La Prefectura del departamento de Tarija inició la ejecución de un proyecto, de cinco ejes, que pretende descontaminar las aguas del río Guadalquivir. El trabajo empezó con la construcción de 10 colectores de alcantarillado sanitario a lo largo de 36 km.
El prefecto Mario Cossío manifestó que esta obra es una de las de mayor impacto ambiental, ejecutada hasta ahora.
Para ello, el trabajo de la administración departamental abarcará cinco ejes: la construcción de los colectores, de alcantarillado e instalación de agua potable para 46 barrios, la edificación de plantas de tratamiento para las aguas servidas y del complejo recreativo y turístico Malecón y el encauzamiento y protección de las riberas.

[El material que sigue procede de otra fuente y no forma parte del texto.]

<file path="src/common/slso_pkg.sv">
package slso_pkg;

  // Register byte offsets
  localparam logic [11:0] SLSO_OFS_DFLT_STAT = 12'h000;
  localparam logic [11:0] SLSO_OFS_OUT_STAT = 12'h004;
  localparam logic [11:0] SLSO_OFS_RX_TX_OVERRIDE_ENABLE = 12'h008;

  // Default status register fields
  localparam int SLSO_STAT_TOP_LSB = 30;
  localparam logic [1:0] SLSO_STAT_TOP_VAL = 2'h1;
  localparam int SLSO_STAT_LOS_LSB = 28;
  localparam int SLSO_STAT_EQ_LSB = 21;
  localparam int SLSO_STAT_ALIGN_BIT = 19;
  localparam int SLSO_STAT_HALF_BIT = 16;
  localparam int SLSO_STAT_MID_LSB = 10;
  localparam logic [5:0] SLSO_STAT_MID_VAL = 6'h20;
  localparam int SLSO_STAT_BOOST_LSB = 6;

  // Output status and transmit override register fields
  localparam int SLSO_OUT_EN_BIT = 31;
  localparam int SLSO_OUT_RSV_LSB = 26;
  localparam int SLSO_OUT_BOOST_LSB = 22;
  localparam int SLSO_OUT_KEEP_LSB = 3;
  localparam int SLSO_OUT_LOSS_BIT = 2;
  localparam logic [4:0] SLSO_OUT_RSV_RST = 5'h00;
  localparam logic [3:0] SLSO_OUT_BOOST_RST = 4'h0;
  localparam logic [18:0] SLSO_OUT_KEEP_RST = 19'h00000;

  // Receive override register fields
  localparam int SLSO_RX_EN_BIT = 14;
  localparam int SLSO_RX_LOS_LSB = 12;
  localparam int SLSO_RX_KEEP_HI_LSB = 8;
  localparam int SLSO_RX_EQ_LSB = 5;
  localparam int SLSO_RX_KEEP_MID_BIT = 4;
  localparam int SLSO_RX_ALIGN_BIT = 3;
  localparam int SLSO_RX_KEEP_LO_LSB = 1;
  localparam int SLSO_RX_HALF_BIT = 0;
  localparam logic [1:0] SLSO_RX_LOS_RST = 2'h1;
  localparam logic [3:0] SLSO_RX_KEEP_HI_RST = 4'h0;
  localparam logic [2:0] SLSO_RX_EQ_RST = 3'h0;
  localparam logic SLSO_RX_KEEP_MID_RST = 1'b1;
  localparam logic SLSO_RX_ALIGN_RST = 1'b1;
  localparam logic [1:0] SLSO_RX_KEEP_LO_RST = 2'h3;
  localparam logic SLSO_RX_HALF_RST = 1'b0;

endpackage : slso_pkg

</file>
<file path="src/verilog/slso_tx_override_enable_sel.sv">
`timescale 1ns/1ps
module slso_tx_override_enable_sel #(
  parameter int W = 4
) (
  input wire logic i_core_clk,
  input wire logic i_rst_b,
  input wire logic i_tx_override_enable_en,
  input wire logic [W-1:0] i_dflt,
  input wire logic [W-1:0] i_tx_override_enable,
  output logic [W-1:0] o_sel
);

  wire logic [W-1:0] sel_nxt;

  assign sel_nxt = i_tx_override_enable_en ? i_tx_override_enable : i_dflt;

  always_ff @(posedge i_core_clk or negedge i_rst_b)
  begin
    if (!i_rst_b)
      o_sel <= '0;
    else
      o_sel <= sel_nxt;
  end

endmodule : slso_tx_override_enable_sel

</file>
<file path="src/verilog/slso_lane_regs.sv">
// The Avalon-MM interface to the registers was chosen for this implementation.
`timescale 1ns/1ps
// Functional notes
// - Status register holds lane control defaults captured at power-up, read-only.
// - Status fields keep defaults once overridden, so no longer show driven value.
// - Output status bit 31 enables override by writable bits 22 to 25.
// - Boost override field 25:22 drives lane boost while enabled; resets zero.
// - Boost code maps to dB by formula; code zero means no boost.
// - Output status bit 2 reflects lane signal loss; writes ignored.
// - Status fields: filter 29:28, equalizer 23:21, half-rate 16, boost 9:6.
// - Receive override enable bit 14 replaces filter, equalizer, alignment settings.
module slso_lane_regs
  import slso_pkg::*;
(
  input wire logic i_core_clk,
  input wire logic i_rst_b,
  input wire logic [11:0] i_avs_address,
  input wire logic i_avs_read,
  input wire logic i_avs_write,
  input wire logic [31:0] i_avs_writedata,
  output logic [31:0] o_avs_readdata,
  output logic o_avs_waitrequest,
  input wire logic [1:0] i_dflt_signal_loss_filter_mode,
  input wire logic [2:0] i_dflt_receive_equalizer_setting,
  input wire logic i_dflt_rx_align_en,
  input wire logic i_dflt_half_rate,
  input wire logic [3:0] i_dflt_tx_boost,
  input wire logic i_signal_loss_indicator,
  output logic [3:0] o_lane_tx_boost,
  output logic o_lane_tx_boost_en,
  output logic [1:0] o_lane_signal_loss_filter_mode,
  output logic [2:0] o_lane_receive_equalizer_setting,
  output logic o_lane_rx_align_en,
  output logic o_lane_half_rate
);

  function automatic logic addr_is(input logic [11:0] a, input logic [11:0] ofs);
    addr_is = (a == ofs);
  endfunction : addr_is

  // Captured power-up defaults
  logic cap_done_r;
  logic [1:0] dflt_los_r;
  logic [2:0] dflt_eq_r;
  logic dflt_align_r;
  logic dflt_half_r;
  logic [3:0] dflt_boost_r;
  logic sig_loss_r;

  // Transmit override register
  logic tx_override_enable_r;
  logic [4:0] out_rsv_r;
  logic [3:0] boost_tx_override_enable_r;
  logic [18:0] preserve_on_write_reserved_r;

  // Receive override register
  logic rx_override_enable_r;
  logic [1:0] rx_los_r;
  logic [3:0] rx_keep_hi_r;
  logic [2:0] rx_eq_r;
  logic rx_keep_mid_r;
  logic rx_align_r;
  logic [1:0] rx_keep_lo_r;
  logic rx_half_r;

  // Bus slave
  logic [31:0] rdata_nxt;
  wire logic req;
  wire logic wr_done;
  wire logic sel_stat;
  wire logic sel_out;
  wire logic sel_rx;
  wire logic [31:0] stat_word;
  wire logic [31:0] out_word;
  wire logic [31:0] rx_word;
  wire logic [4:0] tx_dflt_vec;
  wire logic [4:0] tx_tx_override_enable_vec;
  wire logic [4:0] tx_out_vec;
  wire logic [6:0] rx_dflt_vec;
  wire logic [6:0] rx_tx_override_enable_vec;
  wire logic [6:0] rx_out_vec;

  // One wait cycle: data is loaded while waitrequest is high, taken when it drops
  assign req = i_avs_read | i_avs_write;
  assign wr_done = i_avs_write & ~o_avs_waitrequest;
  assign sel_stat = addr_is(i_avs_address, SLSO_OFS_DFLT_STAT);
  assign sel_out = addr_is(i_avs_address, SLSO_OFS_OUT_STAT);
  assign sel_rx = addr_is(i_avs_address, SLSO_OFS_RX_TX_OVERRIDE_ENABLE);

  // Defaults stay in the status word even when overridden
  assign stat_word = {SLSO_STAT_TOP_VAL, dflt_los_r, 4'h0, dflt_eq_r, 1'b0, dflt_align_r,
                      2'h0, dflt_half_r, SLSO_STAT_MID_VAL, dflt_boost_r, 6'h00};
  assign out_word = {tx_override_enable_r, out_rsv_r, boost_tx_override_enable_r,
                     preserve_on_write_reserved_r, sig_loss_r, 2'h0};
  assign rx_word = {17'h00000, rx_override_enable_r, rx_los_r, rx_keep_hi_r, rx_eq_r,
                    rx_keep_mid_r, rx_align_r, rx_keep_lo_r, rx_half_r};

  always_comb
  begin
    rdata_nxt = 32'h00000000;
    if (sel_stat)
      rdata_nxt = stat_word;
    else if (sel_out)
      rdata_nxt = out_word;
    else if (sel_rx)
      rdata_nxt = rx_word;
  end

  always_ff @(posedge i_core_clk or negedge i_rst_b)
  begin
    if (!i_rst_b)
    begin
      o_avs_waitrequest <= 1'b1;
      o_avs_readdata <= 32'h00000000;
    end
    else
    begin
      o_avs_waitrequest <= ~(req & o_avs_waitrequest);
      o_avs_readdata <= rdata_nxt;
    end
  end

  // Defaults are sampled on the first edge after reset release, not under reset
  always_ff @(posedge i_core_clk or negedge i_rst_b)
  begin
    if (!i_rst_b)
    begin
      cap_done_r <= 1'b0;
      dflt_los_r <= 2'h0;
      dflt_eq_r <= 3'h0;
      dflt_align_r <= 1'b0;
      dflt_half_r <= 1'b0;
      dflt_boost_r <= 4'h0;
    end
    else if (!cap_done_r)
    begin
      cap_done_r <= 1'b1;
      dflt_los_r <= i_dflt_signal_loss_filter_mode;
      dflt_eq_r <= i_dflt_receive_equalizer_setting;
      dflt_align_r <= i_dflt_rx_align_en;
      dflt_half_r <= i_dflt_half_rate;
      dflt_boost_r <= i_dflt_tx_boost;
    end
  end

  always_ff @(posedge i_core_clk or negedge i_rst_b)
  begin
    if (!i_rst_b)
      sig_loss_r <= 1'b0;
    else
      sig_loss_r <= i_signal_loss_indicator;
  end

  // Bit 2 is loaded from the loss indicator and bits 1:0 are constant zero, so writes cannot touch them
  always_ff @(posedge i_core_clk or negedge i_rst_b)
  begin
    if (!i_rst_b)
    begin
      tx_override_enable_r <= 1'b0;
      out_rsv_r <= SLSO_OUT_RSV_RST;
      boost_tx_override_enable_r <= SLSO_OUT_BOOST_RST;
      preserve_on_write_reserved_r <= SLSO_OUT_KEEP_RST;
    end
    else if (wr_done && sel_out)
    begin
      tx_override_enable_r <= i_avs_writedata[SLSO_OUT_EN_BIT];
      out_rsv_r <= i_avs_writedata[SLSO_OUT_RSV_LSB +: 5];
      boost_tx_override_enable_r <= i_avs_writedata[SLSO_OUT_BOOST_LSB +: 4];
      // Stores whatever software wrote back after its read
      preserve_on_write_reserved_r <= i_avs_writedata[SLSO_OUT_KEEP_LSB +: 19];
    end
  end

  always_ff @(posedge i_core_clk or negedge i_rst_b)
  begin
    if (!i_rst_b)
    begin
      rx_override_enable_r <= 1'b0;
      rx_los_r <= SLSO_RX_LOS_RST;
      rx_keep_hi_r <= SLSO_RX_KEEP_HI_RST;
      rx_eq_r <= SLSO_RX_EQ_RST;
      rx_keep_mid_r <= SLSO_RX_KEEP_MID_RST;
      rx_align_r <= SLSO_RX_ALIGN_RST;
      rx_keep_lo_r <= SLSO_RX_KEEP_LO_RST;
      rx_half_r <= SLSO_RX_HALF_RST;
    end
    else if (wr_done && sel_rx)
    begin
      rx_override_enable_r <= i_avs_writedata[SLSO_RX_EN_BIT];
      rx_los_r <= i_avs_writedata[SLSO_RX_LOS_LSB +: 2];
      rx_keep_hi_r <= i_avs_writedata[SLSO_RX_KEEP_HI_LSB +: 4];
      rx_eq_r <= i_avs_writedata[SLSO_RX_EQ_LSB +: 3];
      rx_keep_mid_r <= i_avs_writedata[SLSO_RX_KEEP_MID_BIT];
      rx_align_r <= i_avs_writedata[SLSO_RX_ALIGN_BIT];
      rx_keep_lo_r <= i_avs_writedata[SLSO_RX_KEEP_LO_LSB +: 2];
      rx_half_r <= i_avs_writedata[SLSO_RX_HALF_BIT];
    end
  end

  // Code zero is flagged so the driver applies no boost at all
  assign tx_dflt_vec = {dflt_boost_r != 4'h0, dflt_boost_r};
  assign tx_tx_override_enable_vec = {boost_tx_override_enable_r != 4'h0, boost_tx_override_enable_r};
  assign rx_dflt_vec = {dflt_los_r, dflt_eq_r, dflt_align_r, dflt_half_r};
  // Half-rate stays on its default: the override covers filter, equalizer, alignment
  assign rx_tx_override_enable_vec = {rx_los_r, rx_eq_r, rx_align_r, dflt_half_r};

  slso_tx_override_enable_sel #(.W(5)) u_tx_sel (
    .i_core_clk(i_core_clk),
    .i_rst_b(i_rst_b),
    .i_tx_override_enable_en(tx_override_enable_r),
    .i_dflt(tx_dflt_vec),
    .i_tx_override_enable(tx_tx_override_enable_vec),
    .o_sel(tx_out_vec)
  );

  slso_tx_override_enable_sel #(.W(7)) u_rx_sel (
    .i_core_clk(i_core_clk),
    .i_rst_b(i_rst_b),
    .i_tx_override_enable_en(rx_override_enable_r),
    .i_dflt(rx_dflt_vec),
    .i_tx_override_enable(rx_tx_override_enable_vec),
    .o_sel(rx_out_vec)
  );

  assign o_lane_tx_boost_en = tx_out_vec[4];
  assign o_lane_tx_boost = tx_out_vec[3:0];
  assign o_lane_signal_loss_filter_mode = rx_out_vec[6:5];
  assign o_lane_receive_equalizer_setting = rx_out_vec[4:2];
  assign o_lane_rx_align_en = rx_out_vec[1];
  assign o_lane_half_rate = rx_out_vec[0];
endmodule : slso_lane_regs

</file>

Cossío adelantó que con la construcción de los colectores, cuya inversión es de 35.796.618 bolivianos, se evitará que las aguas servidas lleguen al río.
La autoridad informó que el proyecto beneficiará a 50.000 personas en 45 barrios de la ciudad de Tarija que accederán al servicio de alcantarillado.
La construcción de los diez colectores implica la instalación de 36 kilómetros de tuberías que cubrirán 1.551 hectáreas de la ciudad y permitirá recuperar, para área verde, las quebradas de El Monte, San Pedro, Cabeza de Toro, Sagrado, Gallinazo y Berdún, hoy usados como basurales.
Cada día, más de nueve toneladas de desechos orgánicos contaminan el río y lo convierten en un foco de enfermedades para la gente que vive en sus riberas. Los perjuicios no sólo son por los olores desagradables y el mal aspecto, sino el daño a uno de los puntos de atracción turística.
“El Guadalquivir está metido en los más profundo de nuestros corazones, es parte de nuestra identidad y nuestro deber hacer algo para salvarlo”, dijo Cossío.
PRIMERA FASE DE LA OBRA
Inversión • El costo total de la primera fase de la obra es de 35.796.618 bolivianos.
Empresa • La Asociación Accidental Ecoambiental estará a cargo de la construcción de los 10 colectores y entregará la obra en un plazo de dos años. Las tuberías cubrirán 1.551 hectáreas de la ciudad.